Example 12: Complex Composition (Plasma Membrane Mimic)¶

from gatewizard.core.builder import Builder

builder = Builder()

# Plasma membrane-like composition
# Upper: PC-rich with cholesterol
# Lower: PE/PS-rich (cytoplasmic side)
success, message, job_dir = builder.prepare_system(
    pdb_file="protein_protonated_prepared.pdb",
    working_dir="./systems",
    upper_lipids=["POPC", "POPE", "CHL1"],
    lower_lipids=["POPE", "POPS", "CHL1"],
    lipid_ratios="5:2:3//4:4:2",  # Upper: 50% POPC, 20% POPE, 30% CHL1
                                   # Lower: 40% POPE, 40% POPS, 20% CHL1
    output_folder_name="plasma_membrane",
    salt_concentration=0.5,
    cation="Na+",  # Use sodium instead of potassium
    dist_wat=25.0  # Extra water for large protein
)

if success:
    print(f"✓ System preparation started in background")
    print(f"  {message}")
    print(f"  Job directory: {job_dir}")
    print(f"  Monitor: {job_dir / 'logs/preparation.log'}")
else:
    print(f"✗ Preparation failed: {message}")

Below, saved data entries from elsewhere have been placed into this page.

### src/logic/cbp_defines.vh
// Constants for the cell balancing and protector control block.
// Included by the register bank only; holds definitions only.
// Function
// - Sixteen per-cell 5-bit timer codes, zero means stop, captured at balancing start.
// - Module timer code captured at start; codes 1..4 are 10, 30, 60, 300 s.
// - Codes 5..16 give 10..120 min, 17..30 give 150..540 min, 31 gives 600 min.
// - Balancing overtemperature level is 4 bits, saturating at 24 percent.
// - Cool-off is 3 bits up to 14 percent; resume below level minus cool-off.
// - Duty code captured at start maps 0..7 to 5 s up to 30 min.
// - Both completion registers clear at start; a cell's flag sets when it finishes.
// - Remaining time readback: unit bit zero is 5 s steps, one is 5 min steps.
// - Exclusion bit removes a cell from undervoltage and done-voltage monitoring.
// - Undertemperature level spans 66..80 percent in 2 percent steps, reset 80 percent.
// - Overtemperature level spans 10..39 percent in 1 percent steps, unused codes 39.
// - In lock mode the 4-bit channel code picks cell 1 through cell 16.
// - Voltage start captures all voltage comparator settings, starts them, self-clears.
// - Voltage mode: 00 stop, 01 round robin, 10 self-test, 11 single channel.
`ifndef CBP_DEFINES_VH
`define CBP_DEFINES_VH

`define CBP_IDX_OV_THR 11'h009
`define CBP_IDX_UV_THR 11'h00a
`define CBP_IDX_TEMP_THR 11'h00b
`define CBP_IDX_UV_EXCL_HI 11'h00c
`define CBP_IDX_UV_EXCL_LO 11'h00d
`define CBP_IDX_CELL_TMR_FIRST 11'h318
`define CBP_IDX_CELL_TMR_LAST 11'h327
`define CBP_IDX_MOD_DONE_THR 11'h328
`define CBP_IDX_MOD_TMR 11'h329
`define CBP_IDX_CELL_DONE_THR 11'h32a
`define CBP_IDX_BAL_OVERTEMPERATURE_LEVEL 11'h32b
`define CBP_IDX_VCMP_CTRL 11'h32c
`define CBP_IDX_TCMP_CTRL 11'h32d
`define CBP_IDX_BAL_DUTY 11'h32e
`define CBP_IDX_BAL_MAIN 11'h32f
`define CBP_IDX_BAL_QUERY 11'h330
`define CBP_IDX_DONE_HI 11'h556
`define CBP_IDX_DONE_LO 11'h557
`define CBP_IDX_REM_TIME 11'h558

`define CBP_RST_OV_THR 8'h3f
`define CBP_RST_UV_THR 8'h00
`define CBP_RST_TEMP_THR 8'hfd
`define CBP_RST_DONE_THR 8'h3f
`define CBP_RST_BAL_OVERTEMPERATURE_LEVEL 8'h0f
`define CBP_RST_ZERO 8'h00

`define CBP_BIT_VCMP_START 2
`define CBP_BIT_TCMP_START 2
`define CBP_BIT_BAL_START 1
`define CBP_BIT_BAL_AUTO 0
`define CBP_BIT_BAL_OTEN 4
`define CBP_BIT_BAL_PAUSE 6
`define CBP_BIT_QUERY_START 0

`define CBP_MODE_STOP 2'b00
`define CBP_MODE_ROBIN 2'b01
`define CBP_MODE_SELFTEST 2'b10
`define CBP_MODE_LOCK 2'b11

`define CBP_CLK_HZ 20000000
`define CBP_TICK_S 1
`define CBP_SEC_UNIT_MAX 16'd635

`endif

### src/logic/cbp_timer_mem.v
// Sixteen-entry store for the per-cell balancing timer codes.
// One shared port; read data is registered and appears one edge after the address.
`timescale 1ns/1ps
module cbp_timer_mem (
  input wire clk_i,
  input wire ce_i,
  input wire we_i,
  input wire [3:0] addr_i,
  input wire [4:0] wdata_i,
  output reg [4:0] rdata_o
);
  reg [4:0] mem_q [0:15];

  always @(posedge clk_i) begin
    if (ce_i) begin
      if (we_i) begin
        mem_q[addr_i] <= wdata_i;
      end
      rdata_o <= mem_q[addr_i];
    end
  end
endmodule

### src/logic/cbp_ctrl.v
// Register bank and balancing timers for the cell balancing and protector controls.
// Assumes an AHB-Lite master on CLK_I and asynchronous comparator and sensor inputs.
//
// Decided for this implementation: register access over AHB-Lite.
`timescale 1ns/1ps
`include "cbp_defines.vh"
module cbp_ctrl #(
  parameter TICK_CYCLES = `CBP_CLK_HZ * `CBP_TICK_S
) (
  input wire CLK_I,
  input wire SRST_I,
  input wire CE_I,
  input wire HSEL_I,
  input wire [31:0] HADDR_I,
  input wire [1:0] HTRANS_I,
  input wire HWRITE_I,
  input wire [2:0] HSIZE_I,
  input wire [31:0] HWDATA_I,
  input wire HREADY_I,
  output reg [31:0] HRDATA_O,
  output reg HREADYOUT_O,
  output reg HRESP_O,
  input wire [15:0] CELL_DONE_VOLTAGE_I,
  input wire [6:0] THERM_PCT_I,
  output reg [15:0] CELL_BAL_O,
  output reg MODULE_BAL_O,
  output reg BAL_PAUSED_O,
  output reg BAL_AUTO_O,
  output reg VCMP_RUN_O,
  output reg VCMP_SELFTEST_O,
  output reg [3:0] VCMP_CHAN_O,
  output reg [5:0] OV_THR_O,
  output reg [5:0] UV_THR_O,
  output reg [15:0] UV_MON_O,
  output reg [5:0] CELL_DONE_THR_O,
  output reg TCMP_RUN_O,
  output reg TCMP_SELFTEST_O,
  output reg [2:0] TCMP_CHAN_O,
  output reg [6:0] OT_PCT_O,
  output reg [6:0] UT_PCT_O
);
  localparam ST_IDLE = 3'b001;
  localparam ST_LOAD = 3'b010;
  localparam ST_RUN = 3'b100;

  // Timer code to seconds.
  function [15:0] f_code_sec;
    input [4:0] code;
    begin
      case (code)
        5'h00: f_code_sec = 16'd0;
        5'h01: f_code_sec = 16'd10;
        5'h02: f_code_sec = 16'd30;
        5'h03: f_code_sec = 16'd60;
        5'h04: f_code_sec = 16'd300;
        5'h1f: f_code_sec = 16'd36000;
        default: begin
          if (code <= 5'h10) begin
            f_code_sec = {11'd0, code - 5'd4} * 16'd600;
          end else begin
            f_code_sec = 16'd9000 + {11'd0, code - 5'h11} * 16'd1800;
          end
        end
      endcase
    end
  endfunction

  function [10:0] f_duty_sec;
    input [2:0] code;
    begin
      case (code)
        3'h0: f_duty_sec = 11'd5;
        3'h1: f_duty_sec = 11'd10;
        3'h2: f_duty_sec = 11'd30;
        3'h3: f_duty_sec = 11'd60;
        3'h4: f_duty_sec = 11'd300;
        3'h5: f_duty_sec = 11'd600;
        3'h6: f_duty_sec = 11'd1200;
        default: f_duty_sec = 11'd1800;
      endcase
    end
  endfunction

  // Remaining seconds to unit bit and 7-bit count, rounded up.
  function [7:0] f_report;
    input [15:0] secs;
    reg [15:0] q;
    begin
      q = 16'd0;
      if (secs <= `CBP_SEC_UNIT_MAX) begin
        q = (secs + 16'd4) / 16'd5;
        f_report = {1'b0, q[6:0]};
      end else begin
        q = (secs + 16'd299) / 16'd300;
        f_report = {1'b1, q[6:0]};
      end
    end
  endfunction

  reg [7:0] ov_thr_q, uv_thr_q, temp_thr_q, excl_hi_q, excl_lo_q;
  reg [7:0] mod_done_thr_q, mod_tmr_q, cell_done_thr_q, bal_overtemperature_level_q;
  reg [7:0] vcmp_ctrl_q, tcmp_ctrl_q, bal_duty_q, bal_main_q, bal_query_q;
  reg [15:0] done_q;
  reg [7:0] rem_time_q;
  reg [2:0] st_q;
  reg [4:0] load_idx_q;
  reg [15:0] cnt_q [0:15];
  reg [15:0] mod_cnt_q;
  reg [24:0] tick_cnt_q;
  reg tick_q;
  reg [10:0] duty_cnt_q;
  reg [10:0] duty_len_q;
  reg phase_q;
  reg auto_q;
  reg oten_q;
  reg ot_hold_q;
  reg [1:0] vmode_q;
  reg [3:0] vlock_q;
  reg [1:0] tmode_q;
  reg [2:0] tlock_q;
  reg [15:0] excl_cap_q;
  reg [15:0] cdv_s1_q, cdv_s2_q;
  reg [6:0] th_s1_q, th_s2_q;
  reg [1:0] bstg_q;
  reg [10:0] bidx_q;
  reg bwrite_q;
  integer i;
  integer j;

  wire b_take = HSEL_I & HTRANS_I[1] & HREADY_I;
  wire loading = st_q[1];
  wire b_in_mem = (bidx_q >= `CBP_IDX_CELL_TMR_FIRST) && (bidx_q <= `CBP_IDX_CELL_TMR_LAST);
  wire [10:0] b_mem_off = bidx_q - `CBP_IDX_CELL_TMR_FIRST;
  wire b_wr = (bstg_q == 2'd1) && !loading && bwrite_q;
  wire mem_we = b_wr && b_in_mem;
  wire [3:0] mem_addr = loading ? load_idx_q[3:0] : b_mem_off[3:0];
  wire [4:0] mem_rdata;
  wire [7:0] wd = HWDATA_I[7:0];
  wire bal_start = b_wr && (bidx_q == `CBP_IDX_BAL_MAIN) && wd[`CBP_BIT_BAL_START];
  wire vcmp_start = b_wr && (bidx_q == `CBP_IDX_VCMP_CTRL) && wd[`CBP_BIT_VCMP_START];
  wire tcmp_start = b_wr && (bidx_q == `CBP_IDX_TCMP_CTRL) && wd[`CBP_BIT_TCMP_START];
  wire query_start = b_wr && (bidx_q == `CBP_IDX_BAL_QUERY) && wd[`CBP_BIT_QUERY_START];
  wire [6:0] balance_overtemperature_pct = (bal_overtemperature_level_q[3:0] > 4'd7) ? 7'd24 : 7'd10 + {2'd0, bal_overtemperature_level_q[3:0], 1'b0};
  wire [6:0] cool_pct = {3'd0, bal_overtemperature_level_q[6:4], 1'b0};
  wire paused = bal_main_q[`CBP_BIT_BAL_PAUSE] | ot_hold_q;
  wire [15:0] excl_live = {excl_hi_q, excl_lo_q};
  wire [4:0] load_cell = 5'd16 - load_idx_q;

  cbp_timer_mem cbp_timer_mem_i (
    .clk_i(CLK_I),
    .ce_i(CE_I),
    .we_i(mem_we),
    .addr_i(mem_addr),
    .wdata_i(HWDATA_I[4:0]),
    .rdata_o(mem_rdata)
  );

  // Bus slave with one wait state on writes and two on reads; transfers wait longer while timer codes load.
  always @(posedge CLK_I) begin
    if (SRST_I) begin
      bstg_q <= 2'd0;
      bidx_q <= 11'd0;
      bwrite_q <= 1'b0;
      HREADYOUT_O <= 1'b1;
      HRESP_O <= 1'b0;
      HRDATA_O <= 32'h0000_0000;
    end else if (CE_I) begin
      HRESP_O <= 1'b0;
      if (bstg_q == 2'd0) begin
        if (b_take) begin
          bidx_q <= HADDR_I[12:2];
          bwrite_q <= HWRITE_I;
          bstg_q <= 2'd1;
          HREADYOUT_O <= 1'b0;
        end
      end else if (bstg_q == 2'd1) begin
        if (!loading) begin
          if (bwrite_q) begin
            bstg_q <= 2'd0;
            HREADYOUT_O <= 1'b1;
          end else begin
            bstg_q <= 2'd2;
          end
        end
      end else begin
        bstg_q <= 2'd0;
        HREADYOUT_O <= 1'b1;
        if (b_in_mem) begin
          HRDATA_O <= {27'd0, mem_rdata};
        end else begin
          case (bidx_q)
            `CBP_IDX_OV_THR: HRDATA_O <= {24'd0, ov_thr_q};
            `CBP_IDX_UV_THR: HRDATA_O <= {24'd0, uv_thr_q};
            `CBP_IDX_TEMP_THR: HRDATA_O <= {24'd0, temp_thr_q};
            `CBP_IDX_UV_EXCL_HI: HRDATA_O <= {24'd0, excl_hi_q};
            `CBP_IDX_UV_EXCL_LO: HRDATA_O <= {24'd0, excl_lo_q};
            `CBP_IDX_MOD_DONE_THR: HRDATA_O <= {24'd0, mod_done_thr_q};
            `CBP_IDX_MOD_TMR: HRDATA_O <= {24'd0, mod_tmr_q};
            `CBP_IDX_CELL_DONE_THR: HRDATA_O <= {24'd0, cell_done_thr_q};
            `CBP_IDX_BAL_OVERTEMPERATURE_LEVEL: HRDATA_O <= {24'd0, bal_overtemperature_level_q};
            `CBP_IDX_VCMP_CTRL: HRDATA_O <= {24'd0, vcmp_ctrl_q};
            `CBP_IDX_TCMP_CTRL: HRDATA_O <= {24'd0, tcmp_ctrl_q};
            `CBP_IDX_BAL_DUTY: HRDATA_O <= {24'd0, bal_duty_q};
            `CBP_IDX_BAL_MAIN: HRDATA_O <= {24'd0, bal_main_q};
            `CBP_IDX_BAL_QUERY: HRDATA_O <= {24'd0, bal_query_q};
            `CBP_IDX_DONE_HI: HRDATA_O <= {24'd0, done_q[15:8]};
            `CBP_IDX_DONE_LO: HRDATA_O <= {24'd0, done_q[7:0]};
            `CBP_IDX_REM_TIME: HRDATA_O <= {24'd0, rem_time_q};
            default: HRDATA_O <= 32'h0000_0000;
          endcase
        end
      end
    end
  end

  // Software-written registers; start bits are never stored so they read back zero.
  always @(posedge CLK_I) begin
    if (SRST_I) begin
      ov_thr_q <= `CBP_RST_OV_THR;
      uv_thr_q <= `CBP_RST_UV_THR;
      temp_thr_q <= `CBP_RST_TEMP_THR;
      excl_hi_q <= `CBP_RST_ZERO;
      excl_lo_q <= `CBP_RST_ZERO;
      mod_done_thr_q <= `CBP_RST_DONE_THR;
      mod_tmr_q <= `CBP_RST_ZERO;
      cell_done_thr_q <= `CBP_RST_DONE_THR;
      bal_overtemperature_level_q <= `CBP_RST_BAL_OVERTEMPERATURE_LEVEL;
      vcmp_ctrl_q <= `CBP_RST_ZERO;
      tcmp_ctrl_q <= `CBP_RST_ZERO;
      bal_duty_q <= `CBP_RST_ZERO;
      bal_main_q <= `CBP_RST_ZERO;
      bal_query_q <= `CBP_RST_ZERO;
    end else if (CE_I && b_wr) begin
      case (bidx_q)
        `CBP_IDX_OV_THR: ov_thr_q <= {2'd0, wd[5:0]};
        `CBP_IDX_UV_THR: uv_thr_q <= {2'd0, wd[5:0]};
        `CBP_IDX_TEMP_THR: temp_thr_q <= wd;
        `CBP_IDX_UV_EXCL_HI: excl_hi_q <= wd;
        `CBP_IDX_UV_EXCL_LO: excl_lo_q <= wd;
        `CBP_IDX_MOD_DONE_THR: mod_done_thr_q <= {2'd0, wd[5:0]};
        `CBP_IDX_MOD_TMR: mod_tmr_q <= {3'd0, wd[4:0]};
        `CBP_IDX_CELL_DONE_THR: cell_done_thr_q <= {2'd0, wd[5:0]};
        `CBP_IDX_BAL_OVERTEMPERATURE_LEVEL: bal_overtemperature_level_q <= {1'b0, wd[6:0]};
        `CBP_IDX_VCMP_CTRL: vcmp_ctrl_q <= {wd[7:3], 1'b0, wd[1:0]};
        `CBP_IDX_TCMP_CTRL: tcmp_ctrl_q <= {1'b0, wd[6:3], 1'b0, wd[1:0]};
        `CBP_IDX_BAL_DUTY: bal_duty_q <= {5'd0, wd[2:0]};
        `CBP_IDX_BAL_MAIN: bal_main_q <= {1'b0, wd[6:2], 1'b0, wd[0]};
        `CBP_IDX_BAL_QUERY: bal_query_q <= {3'd0, wd[4:1], 1'b0};
        default: ;
      endcase
    end
  end

  // Input synchronisers and the one-second tick.
  always @(posedge CLK_I) begin
    if (SRST_I) begin
      cdv_s1_q <= 16'h0000;
      cdv_s2_q <= 16'h0000;
      th_s1_q <= 7'h00;
      th_s2_q <= 7'h00;
      tick_cnt_q <= 25'd0;
      tick_q <= 1'b0;
    end else if (CE_I) begin
      cdv_s1_q <= CELL_DONE_VOLTAGE_I;
      cdv_s2_q <= cdv_s1_q;
      th_s1_q <= THERM_PCT_I;
      th_s2_q <= th_s1_q;
      tick_q <= (tick_cnt_q == TICK_CYCLES[24:0] - 25'd1);
      if (tick_cnt_q == TICK_CYCLES[24:0] - 25'd1) begin
        tick_cnt_q <= 25'd0;
      end else begin
        tick_cnt_q <= tick_cnt_q + 25'd1;
      end
    end
  end

  // Balancing sequencer: load codes from the store, then count down once a second.
  always @(posedge CLK_I) begin
    if (SRST_I) begin
      st_q <= ST_IDLE;
      load_idx_q <= 5'd0;
      done_q <= 16'h0000;
      mod_cnt_q <= 16'd0;
      duty_cnt_q <= 11'd0;
      duty_len_q <= 11'd5;
      phase_q <= 1'b0;
      auto_q <= 1'b0;
      oten_q <= 1'b0;
      ot_hold_q <= 1'b0;
      rem_time_q <= 8'h00;
      for (i = 0; i < 16; i = i + 1) begin
        cnt_q[i] <= 16'd0;
      end
    end else if (CE_I) begin
      if (query_start) begin
        rem_time_q <= f_report(cnt_q[wd[4:1]]);
      end
      if (bal_start) begin
        st_q <= ST_LOAD;
        load_idx_q <= 5'd0;
        done_q <= 16'h0000;
        mod_cnt_q <= f_code_sec(mod_tmr_q[4:0]);
        duty_len_q <= f_duty_sec(bal_duty_q[2:0]);
        duty_cnt_q <= 11'd0;
        phase_q <= 1'b0;
        auto_q <= wd[`CBP_BIT_BAL_AUTO];
        oten_q <= wd[`CBP_BIT_BAL_OTEN];
        ot_hold_q <= 1'b0;
      end else begin
        case (st_q)
          ST_LOAD: begin
            load_idx_q <= load_idx_q + 5'd1;
            if (load_idx_q != 5'd0) begin
              cnt_q[load_cell[3:0]] <= f_code_sec(mem_rdata);
            end
            if (load_idx_q == 5'd16) begin
              st_q <= ST_RUN;
            end
          end
          ST_RUN: begin
            if (oten_q && th_s2_q >= balance_overtemperature_pct) begin
              ot_hold_q <= 1'b1;
            end else if ({1'b0, th_s2_q} + {1'b0, cool_pct} < {1'b0, balance_overtemperature_pct}) begin
              ot_hold_q <= 1'b0;
            end
            for (i = 0; i < 16; i = i + 1) begin
              if (cnt_q[i] != 16'd0) begin
                if (auto_q && cdv_s2_q[i] && !excl_live[i]) begin
                  cnt_q[i] <= 16'd0;
                  done_q[i] <= 1'b1;
                end else if (tick_q && !paused) begin
                  cnt_q[i] <= cnt_q[i] - 16'd1;
                  if (cnt_q[i] == 16'd1) begin
                    done_q[i] <= 1'b1;
                  end
                end
              end
            end
            if (tick_q && !paused) begin
              if (mod_cnt_q != 16'd0) begin
                mod_cnt_q <= mod_cnt_q - 16'd1;
              end
              if (duty_cnt_q + 11'd1 >= duty_len_q) begin
                duty_cnt_q <= 11'd0;
                phase_q <= ~phase_q;
              end else begin
                duty_cnt_q <= duty_cnt_q + 11'd1;
              end
            end
          end
          ST_IDLE: ;
          default: st_q <= ST_IDLE;
        endcase
      end
    end
  end

  // Balancing drive outputs.
  always @(posedge CLK_I) begin
    if (SRST_I) begin
      CELL_BAL_O <= 16'h0000;
      MODULE_BAL_O <= 1'b0;
      BAL_PAUSED_O <= 1'b0;
      BAL_AUTO_O <= 1'b0;
    end else if (CE_I) begin
      for (j = 0; j < 16; j = j + 1) begin
        CELL_BAL_O[j] <= st_q[2] && !paused && (cnt_q[j] != 16'd0) && (j[0] == phase_q);
      end
      MODULE_BAL_O <= st_q[2] && !paused && (mod_cnt_q != 16'd0);
      BAL_PAUSED_O <= paused;
      BAL_AUTO_O <= auto_q;
    end
  end

  // Comparator settings are held until the matching start command captures them.
  always @(posedge CLK_I) begin
    if (SRST_I) begin
      vmode_q <= `CBP_MODE_STOP;
      vlock_q <= 4'h0;
      tmode_q <= `CBP_MODE_STOP;
      tlock_q <= 3'h0;
      excl_cap_q <= 16'h0000;
      OV_THR_O <= 6'h3f;
      UV_THR_O <= 6'h00;
      CELL_DONE_THR_O <= 6'h3f;
      OT_PCT_O <= 7'd39;
      UT_PCT_O <= 7'd80;
      VCMP_RUN_O <= 1'b0;
      VCMP_SELFTEST_O <= 1'b0;
      VCMP_CHAN_O <= 4'h0;
      UV_MON_O <= 16'h0000;
      TCMP_RUN_O <= 1'b0;
      TCMP_SELFTEST_O <= 1'b0;
      TCMP_CHAN_O <= 3'h0;
    end else if (CE_I) begin
      if (vcmp_start) begin
        vmode_q <= wd[1:0];
        vlock_q <= wd[6:3];
        excl_cap_q <= excl_live;
        OV_THR_O <= ov_thr_q[5:0];
        UV_THR_O <= uv_thr_q[5:0];
        CELL_DONE_THR_O <= cell_done_thr_q[5:0];
      end
      if (tcmp_start) begin
        tmode_q <= wd[1:0];
        tlock_q <= wd[5:3];
        UT_PCT_O <= 7'd66 + {3'd0, temp_thr_q[7:5], 1'b0};
        OT_PCT_O <= (temp_thr_q[4:0] > 5'd29) ? 7'd39 : 7'd10 + {2'd0, temp_thr_q[4:0]};
      end
      VCMP_RUN_O <= (vmode_q != `CBP_MODE_STOP);
      VCMP_SELFTEST_O <= (vmode_q == `CBP_MODE_SELFTEST);
      UV_MON_O <= (vmode_q == `CBP_MODE_STOP) ? 16'h0000 : ~excl_cap_q;
      case (vmode_q)
        `CBP_MODE_ROBIN: VCMP_CHAN_O <= VCMP_CHAN_O + 4'h1;
        `CBP_MODE_LOCK: VCMP_CHAN_O <= vlock_q;
        default: VCMP_CHAN_O <= 4'h0;
      endcase
      TCMP_RUN_O <= (tmode_q != `CBP_MODE_STOP);
      TCMP_SELFTEST_O <= (tmode_q == `CBP_MODE_SELFTEST);
      case (tmode_q)
        `CBP_MODE_ROBIN: TCMP_CHAN_O <= TCMP_CHAN_O + 3'h1;
        `CBP_MODE_LOCK: TCMP_CHAN_O <= tlock_q;
        default: TCMP_CHAN_O <= 3'h0;
      endcase
    end
  end
endmodule

### config.mk
export PLATFORM = sky130hd
export DESIGN_NAME = cbp_ctrl
export DESIGN_NICKNAME = d
export VERILOG_FILES = /design/src/logic/cbp_timer_mem.v /design/src/logic/cbp_ctrl.v
export VERILOG_INCLUDE_DIRS = /design/src /design/src/logic
export SDC_FILE = /design/constraint.sdc
export NUM_CORES = 2
export LEC_CHECK = 0
export BUFFER_PORTS_ARGS = -buffer_cell sky130_fd_sc_hd__buf_4
export CELL_PAD_IN_SITES_DETAIL_PLACEMENT = 1
export CELL_PAD_IN_SITES_GLOBAL_PLACEMENT = 2
export CORE_MARGIN = 2
export CORE_UTILIZATION = 40
export DETAILED_ROUTE_END_ITERATION = 16
export PLACE_DENSITY = 0.81
export REMOVE_ABC_BUFFERS = 1
export SYNTH_ARGS = -nofsm -noshare
export SYNTH_HDL_FRONTEND = slang
export SYNTH_SLANG_ARGS = --single-unit
### constraint.sdc
create_clock -name CLK_I -period 12.1 [get_ports CLK_I]
set_clock_uncertainty 0.1 [all_clocks]
set_input_delay 3.025 -clock CLK_I [delete_from_list [all_inputs] [get_ports CLK_I]]
set_output_delay 3.025 -clock CLK_I [all_outputs]
set_load 0.03 [all_outputs]
==> results.toml <==
[status]
status = "complete, no violations"

[yosys]
ys_ff_latch = 697
synthTopCellsByArea = "edfxtp_1 (22%), dfxtp_1 (17%), xnor2_1 (5.0%), nand2_1 (4.8%), ha_1 (4.7%)"
synth_area_leader_cell = "edfxtp_1"
synthCells = 4813
synth_edf_count = 325
synthFlopType = "dfxtp_1"
ys_warn_count = 0
avgSynthCellArea_um2 = 9.15
synth_top_area_share_pct = 22.2
ys_async_sr_fraction_pct = 0
syn_area_um2 = 44000
ys_types = 125
ys_seq_area_share_pct = 39.1

[grt]
grt_pass1_vias = 38700
antenna_found_initial = 3
grt_max_degree = 173
grt_pass1_wl_um = 243000
top_usage_layer = "met2"
use_met1_pct = 38.7
grtUsageMet2_pct = 44.6
grt_usage_pct = 27.9
overflow = 0
grt_use_met3_pct = 3.39

[worst_setup_path]
cpPeakStageDelay_ns = 0.60
critPathArrivalTime_ns = 11.89
r2r_slack_ns = 3.12
worstPathMaxFanout = 36
cp_data_required_time_ns = 12.60
cp-end-kind = "flop"
start_kind = "input port"
crit_slowest_cell = "a2111oi_1"
crit_type = "input port to flop"

[floorplan]
start_util_pct = 40.4
boundaryPins = 210
core_um2 = 109000
die_h_um = 336
rows = 121
die_area_um2 = 113000
die_width_um = 336

[final_layout]
final_common_cell = "nand2_1"
final_core_util_pct = 45.3
nets = 5145
final_cell_mix = "nand2_1 (562), nor2_1 (468), dfxtp_1 (372), edfxtp_1 (325), o22ai_1 (254)"
drive_gt1_share_pct = 11.5
syn_to_final_growth_pct = 12.2
n_antenna_cell = 0
instances_no_fill = 6349

[run]
drv_cap = 0

[clock_network]
numCtsBuffers = 81
cts_max_level = 3
cts_tree = "yes"
post_cts_resized = 0
postCtsHoldBufs = 0
clockRootBuffer = "clkbuf_16"
cts.path.max_buffers = 3
cts.sinks = 697
clk_pin_slew_ns = 0.06
clock_latency_ns = 0.68
postCtsSetupBuffers = 0

[place]
numPortBuffers = 131
hpwl_um = 114000
place_inst = 6201
finalWeightedCongestion = 0.914

[routing]
num_vias = 39100
avgViaCountPerCell = 6.16
drc = 0
drtAntennaViolNets = 0
first_iter_violations = 3370
wl_per_cell_um = 25.3
routed_wl_um = 161000
dr.pass1.iters = 6

[sta]
min_period_over_period_pct = 94.2
setup_violations = 0
finalSetupTns_ns = 0
holdWs_ns = 0.354
fin_crit_ns = 11.39
max_freq_mhz = 87.8
finalHoldViolCount = 0
slew_headroom_pct = 18.7
slew_violations = 0
tightest_slew_ns = 1.21
rsz0062_at_grt = "false"

[power_and_ir_drop]
leakage_nw = 17.3
p_per_area_nw_per_um2 = 164
p_total_w = 0.00809
vdd_drop_max_mv = 0.189

[min_path]
hp-class = "flop to flop"
[path summary, 6_finish.rpt]
kind,cells after the start,startpoint,end
max,30,HWDATA_I[3],rem_time_q[1]
max reg2reg,33,cnt_q[12][2],rem_time_q[0]
min,2,duty_len_q[8],duty_len_q[8]
min reg2reg,2,duty_len_q[8],duty_len_q[8]
[synthesized netlist by cell type, types with 113 or more instances]
library cell  instances
ha_1                164
clkbuf_1            216
nand2_1             562
nor3_1              125
nor2_1              470
a21oi_1             259
o22ai_1             254
inv_1               133
xnor2_1             250
dfxtp_1             372
xor2_1              139
nand3_1             170
edfxtp_1            325
o21ai_0             113
[layout make-up]
type | instances | area [µm²]
clock buffer | 110 | 2260
clock inverter | 38 | 563
fill | 12500 | 59600
inverter | 136 | 510
multi-input combinational | 3707 | 25200
sequential | 697 | 17200
tap | 1414 | 1770
timing repair buffer | 247 | 1880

Example 13: Packing Only (No Parametrization)¶

from gatewizard.core.builder import Builder

builder = Builder()

# Only pack the system, don't parametrize
# Useful for visual inspection before parametrization
success, message, job_dir = builder.prepare_system(
    pdb_file="protein_protonated_prepared.pdb",
    working_dir="./systems",
    upper_lipids=["POPC"],
    lower_lipids=["POPC"],
    lipid_ratios="1//1",
    output_folder_name="packed_only",
    parametrize=False  # Skip parametrization
)

if success:
    print(f"✓ Packing started in background (no parametrization)")
    print(f"  {message}")
    print(f"  Job directory: {job_dir}")
    print(f"  Monitor: {job_dir / 'logs/preparation.log'}")
    print(f"  When complete, inspect: {job_dir / 'bilayer_*.pdb'}")
else:
    print(f"✗ Preparation failed: {message}")

Example 14: Custom Salt Concentration¶

from gatewizard.core.builder import Builder

builder = Builder()

# High salt concentration for ionic strength studies
success, message, job_dir = builder.prepare_system(
    pdb_file="protein_protonated_prepared.pdb",
    working_dir="./systems",
    upper_lipids=["POPC", "POPS"],
    lower_lipids=["POPC", "POPS"],
    lipid_ratios="8:2//8:2",  # 80% POPC, 20% POPS
    output_folder_name="high_salt",
    salt_concentration=2.0,  # 2000 mM (high salt)
    cation="Na+",
    anion="Cl-"
)

if success:
    print(f"✓ System preparation started in background")
    print(f"  {message}")
    print(f"  High salt: 2.0 M NaCl")
    print(f"  Job directory: {job_dir}")
    print(f"  Monitor: {job_dir / 'logs/preparation.log'}")
else:
    print(f"✗ Preparation failed: {message}")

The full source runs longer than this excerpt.